— Assignment —
Go through the entries below and write each one out exactly.

— Material shown —
<file path="src/rtl/traffic_pkg.sv">
// traffic_pkg: lamp and phase encodings, default timings and phase order shared by the scheduler.
package traffic_pkg;
   typedef enum logic [1:0] {RED = 2'b00, YELLOW = 2'b01, GREEN = 2'b10} light_e;
   typedef enum logic [2:0] {NS_GREEN, NS_YELLOW, ALLRED_A, EW_GREEN, EW_YELLOW, ALLRED_B} phase_e;
   localparam int D_GREEN_SHORT = 10;
   localparam int D_GREEN_LONG  = 30;
   localparam int D_YELLOW_T    = 3;
   localparam int D_ALLRED_T    = 1;
   localparam int D_EXT_STEP    = 5;
   localparam int D_GREEN_MAX   = 40;
   localparam int D_PED_CUT     = 5;
   localparam int D_CNT_W       = 6;
   function automatic phase_e next_phase(input phase_e p);
      return p == ALLRED_B ? NS_GREEN : phase_e'(p + 3'd1);
   endfunction
endpackage

</file>
<file path="src/rtl/phase_timer.sv">
// phase_timer: loadable per-second down-counter; reload replaces the decrement on a tick.
module phase_timer #(
   parameter int CNT_W   = 6,
   parameter int RST_VAL = 1
) (
   input  logic             clk,
   input  logic             reset,
   input  logic             tick,
   input  logic             load,
   input  logic [CNT_W-1:0] load_val,
   output logic [CNT_W-1:0] remain,
   output logic             at_one
);
   always_ff @(posedge clk or negedge reset)
      if (!reset) remain <= CNT_W'(RST_VAL);
      else if (tick) remain <= load ? load_val : remain - CNT_W'(1);
   assign at_one = remain == CNT_W'(1);
endmodule

</file>
<file path="src/rtl/intersection_phase_scheduler.sv">
// intersection_phase_scheduler: NS/EW green-yellow-allred sequencer with density-driven green
// lengths, single-approach green extension and pedestrian truncation.
module intersection_phase_scheduler
   import traffic_pkg::*;
#(
   parameter int GREEN_SHORT = D_GREEN_SHORT,
   parameter int GREEN_LONG  = D_GREEN_LONG,
   parameter int YELLOW_T    = D_YELLOW_T,
   parameter int ALLRED_T    = D_ALLRED_T,
   parameter int EXT_STEP    = D_EXT_STEP,
   parameter int GREEN_MAX   = D_GREEN_MAX,
   parameter int PED_CUT     = D_PED_CUT,
   parameter int CNT_W       = D_CNT_W
) (
   input  logic             clk,
   input  logic             reset,
   input  logic             tick_sec,
   input  logic             ns_dense,
   input  logic             ew_dense,
   input  logic             ped_req,
   output logic [1:0]       ns_light,
   output logic [1:0]       ew_light,
   output logic [2:0]       phase,
   output logic [CNT_W-1:0] remain_sec,
   output logic             phase_valid,
   output logic             ped_ack
);
   phase_e state, state_nx;
   light_e ns_nx, ew_nx;
   logic [CNT_W-1:0] elapsed, elapsed_nx, load_val;
   logic ped_pend, ped_nx, ack_nx, at_one, is_green, own, oth, extend, cut, adv;

   phase_timer #(.CNT_W(CNT_W), .RST_VAL(ALLRED_T)) u_timer (
      .clk(clk),
      .reset(reset),
      .tick(tick_sec),
      .load(at_one || cut),
      .load_val(load_val),
      .remain(remain_sec),
      .at_one(at_one)
   );

   always_comb begin
      is_green = state == NS_GREEN || state == EW_GREEN;
      // "own" is the approach that holds (or is about to receive) the green
      own = (state == NS_GREEN || state == ALLRED_B) ? ns_dense : ew_dense;
      oth = (state == NS_GREEN || state == ALLRED_B) ? ew_dense : ns_dense;
      extend = is_green && own && !oth && !ped_pend && (int'(elapsed) + EXT_STEP <= GREEN_MAX);
      cut = is_green && ped_pend && remain_sec > CNT_W'(PED_CUT);
      adv = tick_sec && at_one && !extend;
      state_nx = adv ? next_phase(state) : state;
      load_val = cut ? CNT_W'(PED_CUT) :
                 extend ? CNT_W'(EXT_STEP) :
                 (state_nx == NS_GREEN || state_nx == EW_GREEN) ? (own ? CNT_W'(GREEN_LONG) : CNT_W'(GREEN_SHORT)) :
                 (state_nx == NS_YELLOW || state_nx == EW_YELLOW) ? CNT_W'(YELLOW_T) : CNT_W'(ALLRED_T);
      elapsed_nx = !tick_sec ? elapsed :
                   adv ? CNT_W'(1) :
                   (is_green && !at_one && !cut) ? elapsed + CNT_W'(1) : elapsed;
      ack_nx = adv && (state_nx == ALLRED_A || state_nx == ALLRED_B) && ped_pend;
      ped_nx = ped_req || (ped_pend && !ack_nx);
      ns_nx = state_nx == NS_GREEN ? GREEN : state_nx == NS_YELLOW ? YELLOW : RED;
      ew_nx = state_nx == EW_GREEN ? GREEN : state_nx == EW_YELLOW ? YELLOW : RED;
   end

   always_ff @(posedge clk or negedge reset)
      if (!reset) begin
         state       <= ALLRED_B;
         ns_light    <= RED;
         ew_light    <= RED;
         elapsed     <= '0;
         ped_pend    <= 1'b0;
         phase_valid <= 1'b0;
         ped_ack     <= 1'b0;
      end else begin
         state       <= state_nx;
         ns_light    <= ns_nx;
         ew_light    <= ew_nx;
         elapsed     <= elapsed_nx;
         ped_pend    <= ped_nx;
         phase_valid <= adv;
         ped_ack     <= ack_nx;
      end

   assign phase = state;
endmodule
</file>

— Output below —
<file path="src/rtl/traffic_pkg.sv">
// traffic_pkg: lamp and phase encodings, default timings and phase order shared by the scheduler.
package traffic_pkg;
   typedef enum logic [1:0] {RED = 2'b00, YELLOW = 2'b01, GREEN = 2'b10} light_e;
   typedef enum logic [2:0] {NS_GREEN, NS_YELLOW, ALLRED_A, EW_GREEN, EW_YELLOW, ALLRED_B} phase_e;
   localparam int D_GREEN_SHORT = 10;
   localparam int D_GREEN_LONG  = 30;
   localparam int D_YELLOW_T    = 3;
   localparam int D_ALLRED_T    = 1;
   localparam int D_EXT_STEP    = 5;
   localparam int D_GREEN_MAX   = 40;
   localparam int D_PED_CUT     = 5;
   localparam int D_CNT_W       = 6;
   function automatic phase_e next_phase(input phase_e p);
      return p == ALLRED_B ? NS_GREEN : phase_e'(p + 3'd1);
   endfunction
endpackage

</file>
<file path="src/rtl/phase_timer.sv">
// phase_timer: loadable per-second down-counter; reload replaces the decrement on a tick.
module phase_timer #(
   parameter int CNT_W   = 6,
   parameter int RST_VAL = 1
) (
   input  logic             clk,
   input  logic             reset,
   input  logic             tick,
   input  logic             load,
   input  logic [CNT_W-1:0] load_val,
   output logic [CNT_W-1:0] remain,
   output logic             at_one
);
   always_ff @(posedge clk or negedge reset)
      if (!reset) remain <= CNT_W'(RST_VAL);
      else if (tick) remain <= load ? load_val : remain - CNT_W'(1);
   assign at_one = remain == CNT_W'(1);
endmodule

</file>
<file path="src/rtl/intersection_phase_scheduler.sv">
// intersection_phase_scheduler: NS/EW green-yellow-allred sequencer with density-driven green
// lengths, single-approach green extension and pedestrian truncation.
module intersection_phase_scheduler
   import traffic_pkg::*;
#(
   parameter int GREEN_SHORT = D_GREEN_SHORT,
   parameter int GREEN_LONG  = D_GREEN_LONG,
   parameter int YELLOW_T    = D_YELLOW_T,
   parameter int ALLRED_T    = D_ALLRED_T,
   parameter int EXT_STEP    = D_EXT_STEP,
   parameter int GREEN_MAX   = D_GREEN_MAX,
   parameter int PED_CUT     = D_PED_CUT,
   parameter int CNT_W       = D_CNT_W
) (
   input  logic             clk,
   input  logic             reset,
   input  logic             tick_sec,
   input  logic             ns_dense,
   input  logic             ew_dense,
   input  logic             ped_req,
   output logic [1:0]       ns_light,
   output logic [1:0]       ew_light,
   output logic [2:0]       phase,
   output logic [CNT_W-1:0] remain_sec,
   output logic             phase_valid,
   output logic             ped_ack
);
   phase_e state, state_nx;
   light_e ns_nx, ew_nx;
   logic [CNT_W-1:0] elapsed, elapsed_nx, load_val;
   logic ped_pend, ped_nx, ack_nx, at_one, is_green, own, oth, extend, cut, adv;

   phase_timer #(.CNT_W(CNT_W), .RST_VAL(ALLRED_T)) u_timer (
      .clk(clk),
      .reset(reset),
      .tick(tick_sec),
      .load(at_one || cut),
      .load_val(load_val),
      .remain(remain_sec),
      .at_one(at_one)
   );

   always_comb begin
      is_green = state == NS_GREEN || state == EW_GREEN;
      // "own" is the approach that holds (or is about to receive) the green
      own = (state == NS_GREEN || state == ALLRED_B) ? ns_dense : ew_dense;
      oth = (state == NS_GREEN || state == ALLRED_B) ? ew_dense : ns_dense;
      extend = is_green && own && !oth && !ped_pend && (int'(elapsed) + EXT_STEP <= GREEN_MAX);
      cut = is_green && ped_pend && remain_sec > CNT_W'(PED_CUT);
      adv = tick_sec && at_one && !extend;
      state_nx = adv ? next_phase(state) : state;
      load_val = cut ? CNT_W'(PED_CUT) :
                 extend ? CNT_W'(EXT_STEP) :
                 (state_nx == NS_GREEN || state_nx == EW_GREEN) ? (own ? CNT_W'(GREEN_LONG) : CNT_W'(GREEN_SHORT)) :
                 (state_nx == NS_YELLOW || state_nx == EW_YELLOW) ? CNT_W'(YELLOW_T) : CNT_W'(ALLRED_T);
      elapsed_nx = !tick_sec ? elapsed :
                   adv ? CNT_W'(1) :
                   (is_green && !at_one && !cut) ? elapsed + CNT_W'(1) : elapsed;
      ack_nx = adv && (state_nx == ALLRED_A || state_nx == ALLRED_B) && ped_pend;
      ped_nx = ped_req || (ped_pend && !ack_nx);
      ns_nx = state_nx == NS_GREEN ? GREEN : state_nx == NS_YELLOW ? YELLOW : RED;
      ew_nx = state_nx == EW_GREEN ? GREEN : state_nx == EW_YELLOW ? YELLOW : RED;
   end

   always_ff @(posedge clk or negedge reset)
      if (!reset) begin
         state       <= ALLRED_B;
         ns_light    <= RED;
         ew_light    <= RED;
         elapsed     <= '0;
         ped_pend    <= 1'b0;
         phase_valid <= 1'b0;
         ped_ack     <= 1'b0;
      end else begin
         state       <= state_nx;
         ns_light    <= ns_nx;
         ew_light    <= ew_nx;
         elapsed     <= elapsed_nx;
         ped_pend    <= ped_nx;
         phase_valid <= adv;
         ped_ack     <= ack_nx;
      end

   assign phase = state;
endmodule
</file>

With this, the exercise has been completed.